I recently bought a Windows 11 machine that came with Windows 11 Home, I felt the need for some Pro features and went to check the price for an upgrade and my jaw dropped. Years of "free upgrade to Windows 10/11" lead me believe those licences were less pricey nowadays.
They have basically done the same thing with software assurance support recently. A few years ago when we had a SQL issue in pre-deployment testing we opened a ticket and spoke to an engineer who knew what they were doing. Last year when we did that we had a 1x/day email back and forth with an out-of-country third party contractor who ultimately was unable to help us in any way. We ended up figuring it out ourselves (that Visual Studio version somehow conflicted with that SQL version such that data errors would get introduced (WTF!?)) while said support contractor was still trying to get in touch with real actual SQL engineers for us.
It was something like that; I remember my friend’s mom arguing for a hour to get the mouse for free (it was advertised as such or something on any new PC and the sales guy wanted to say it didn’t apply) and they forgot to charge for windows 95.
Of course soon is was bundled with any prebuilt but back at release those were relatively rare and expensive.
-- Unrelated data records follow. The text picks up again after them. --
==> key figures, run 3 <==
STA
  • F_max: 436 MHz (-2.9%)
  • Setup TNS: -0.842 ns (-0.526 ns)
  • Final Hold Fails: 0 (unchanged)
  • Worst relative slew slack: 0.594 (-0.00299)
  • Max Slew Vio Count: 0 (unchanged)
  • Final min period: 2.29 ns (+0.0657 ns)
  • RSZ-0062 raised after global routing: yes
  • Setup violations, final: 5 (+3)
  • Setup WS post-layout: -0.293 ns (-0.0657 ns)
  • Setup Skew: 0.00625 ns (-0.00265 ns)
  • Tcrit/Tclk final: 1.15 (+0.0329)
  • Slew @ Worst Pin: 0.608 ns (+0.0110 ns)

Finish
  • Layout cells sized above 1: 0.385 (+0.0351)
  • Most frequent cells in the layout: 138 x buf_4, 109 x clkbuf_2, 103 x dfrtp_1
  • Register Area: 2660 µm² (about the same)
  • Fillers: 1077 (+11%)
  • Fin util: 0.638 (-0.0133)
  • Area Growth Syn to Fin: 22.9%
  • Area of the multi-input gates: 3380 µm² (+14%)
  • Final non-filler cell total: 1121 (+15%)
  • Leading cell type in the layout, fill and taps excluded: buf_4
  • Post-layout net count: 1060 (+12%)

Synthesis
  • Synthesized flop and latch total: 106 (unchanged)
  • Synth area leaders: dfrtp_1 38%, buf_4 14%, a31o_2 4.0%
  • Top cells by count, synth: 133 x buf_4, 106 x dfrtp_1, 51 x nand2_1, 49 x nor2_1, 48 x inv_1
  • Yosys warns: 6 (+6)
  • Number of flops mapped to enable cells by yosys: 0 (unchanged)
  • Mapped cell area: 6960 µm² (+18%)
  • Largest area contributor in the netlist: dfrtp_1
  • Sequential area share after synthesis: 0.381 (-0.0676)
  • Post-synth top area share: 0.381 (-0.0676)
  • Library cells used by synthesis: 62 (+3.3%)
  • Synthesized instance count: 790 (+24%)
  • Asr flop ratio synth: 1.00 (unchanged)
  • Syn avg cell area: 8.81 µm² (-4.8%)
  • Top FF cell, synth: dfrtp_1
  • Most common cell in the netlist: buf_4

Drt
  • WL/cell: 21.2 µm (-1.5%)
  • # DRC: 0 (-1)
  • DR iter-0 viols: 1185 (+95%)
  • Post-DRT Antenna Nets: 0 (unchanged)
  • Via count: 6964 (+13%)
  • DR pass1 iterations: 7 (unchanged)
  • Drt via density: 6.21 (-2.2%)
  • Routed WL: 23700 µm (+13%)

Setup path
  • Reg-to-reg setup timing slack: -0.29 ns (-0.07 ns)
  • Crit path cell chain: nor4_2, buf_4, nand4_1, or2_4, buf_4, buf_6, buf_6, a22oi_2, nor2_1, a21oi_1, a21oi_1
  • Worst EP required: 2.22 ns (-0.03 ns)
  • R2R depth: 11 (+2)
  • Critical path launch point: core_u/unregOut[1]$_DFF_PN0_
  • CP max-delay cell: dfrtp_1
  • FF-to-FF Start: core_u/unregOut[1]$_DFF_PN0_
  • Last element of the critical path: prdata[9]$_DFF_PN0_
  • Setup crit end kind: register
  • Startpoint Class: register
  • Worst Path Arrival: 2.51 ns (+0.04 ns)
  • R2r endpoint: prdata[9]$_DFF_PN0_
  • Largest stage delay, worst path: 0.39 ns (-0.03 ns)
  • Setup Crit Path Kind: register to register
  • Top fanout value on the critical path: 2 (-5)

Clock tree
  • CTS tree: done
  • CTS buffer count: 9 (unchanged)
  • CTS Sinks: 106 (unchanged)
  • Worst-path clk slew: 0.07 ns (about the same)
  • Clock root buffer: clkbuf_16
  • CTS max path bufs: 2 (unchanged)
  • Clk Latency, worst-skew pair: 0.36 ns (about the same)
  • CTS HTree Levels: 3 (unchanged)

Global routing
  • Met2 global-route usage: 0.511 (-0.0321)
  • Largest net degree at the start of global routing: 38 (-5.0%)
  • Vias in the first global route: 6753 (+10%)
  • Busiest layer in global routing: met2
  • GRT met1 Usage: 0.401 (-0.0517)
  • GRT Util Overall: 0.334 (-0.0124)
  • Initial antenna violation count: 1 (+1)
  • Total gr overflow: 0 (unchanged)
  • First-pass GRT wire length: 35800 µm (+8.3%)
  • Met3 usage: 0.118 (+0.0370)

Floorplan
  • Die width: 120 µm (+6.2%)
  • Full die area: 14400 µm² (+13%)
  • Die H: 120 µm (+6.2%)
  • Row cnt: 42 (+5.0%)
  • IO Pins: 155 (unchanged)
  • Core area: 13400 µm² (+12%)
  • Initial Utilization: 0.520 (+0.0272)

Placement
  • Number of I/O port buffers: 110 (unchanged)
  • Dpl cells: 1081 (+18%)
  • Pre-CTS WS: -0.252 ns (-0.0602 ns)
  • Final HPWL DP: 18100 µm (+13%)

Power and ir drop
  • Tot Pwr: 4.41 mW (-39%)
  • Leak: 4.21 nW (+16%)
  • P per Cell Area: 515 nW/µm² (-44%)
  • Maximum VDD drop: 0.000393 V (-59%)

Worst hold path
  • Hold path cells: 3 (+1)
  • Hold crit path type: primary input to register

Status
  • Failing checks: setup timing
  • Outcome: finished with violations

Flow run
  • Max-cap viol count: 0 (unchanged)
At the same time, it’s probably worth remembering the contemporary Microsoft rule of thumb that “each product-support call costs a sale”[1], that is to say, handling a single product-support call to that standard costs as much as was earned by selling the product in the first place (and the products weren’t exactly cheap—not that they’ve become cheap now).
Google and the new wave of firewalled engineering orgs are so long-run stupid that it boggles the mind.
A legacy proper, functioning support org's job is to sift through user-is-the-problem bugs to identify the smaller list of actual bugs... which engineering then fixes. Because they're actual bugs!
Nowadays, folks look at Support and QA as cost centers, to be funded and staffed at minimum levels.
Small wonder SRE have become the new rock stars -- companies disempowered anyone else able to call a bug a bug.
But if the IT guy tells his boss that ‘95 don’t work with shit because sim city didn’t run for him at home, it could cost a lot more sales from a company that chooses not to upgrade.
Exactly. We are moving to a tine where having a person individually and attentively help you with anything is a high order luxury item.
A major change is on the horizon though. We are close to where a large language model could play the role of the support side of that call. But if it an AI on the support side, would anyone bother to learn on the customer side?
I recently bought a Windows 11 machine that came with Windows 11 Home, I felt the need for some Pro features and went to check the price for an upgrade and my jaw dropped. Years of "free upgrade to Windows 10/11" lead me believe those licences were less pricey nowadays.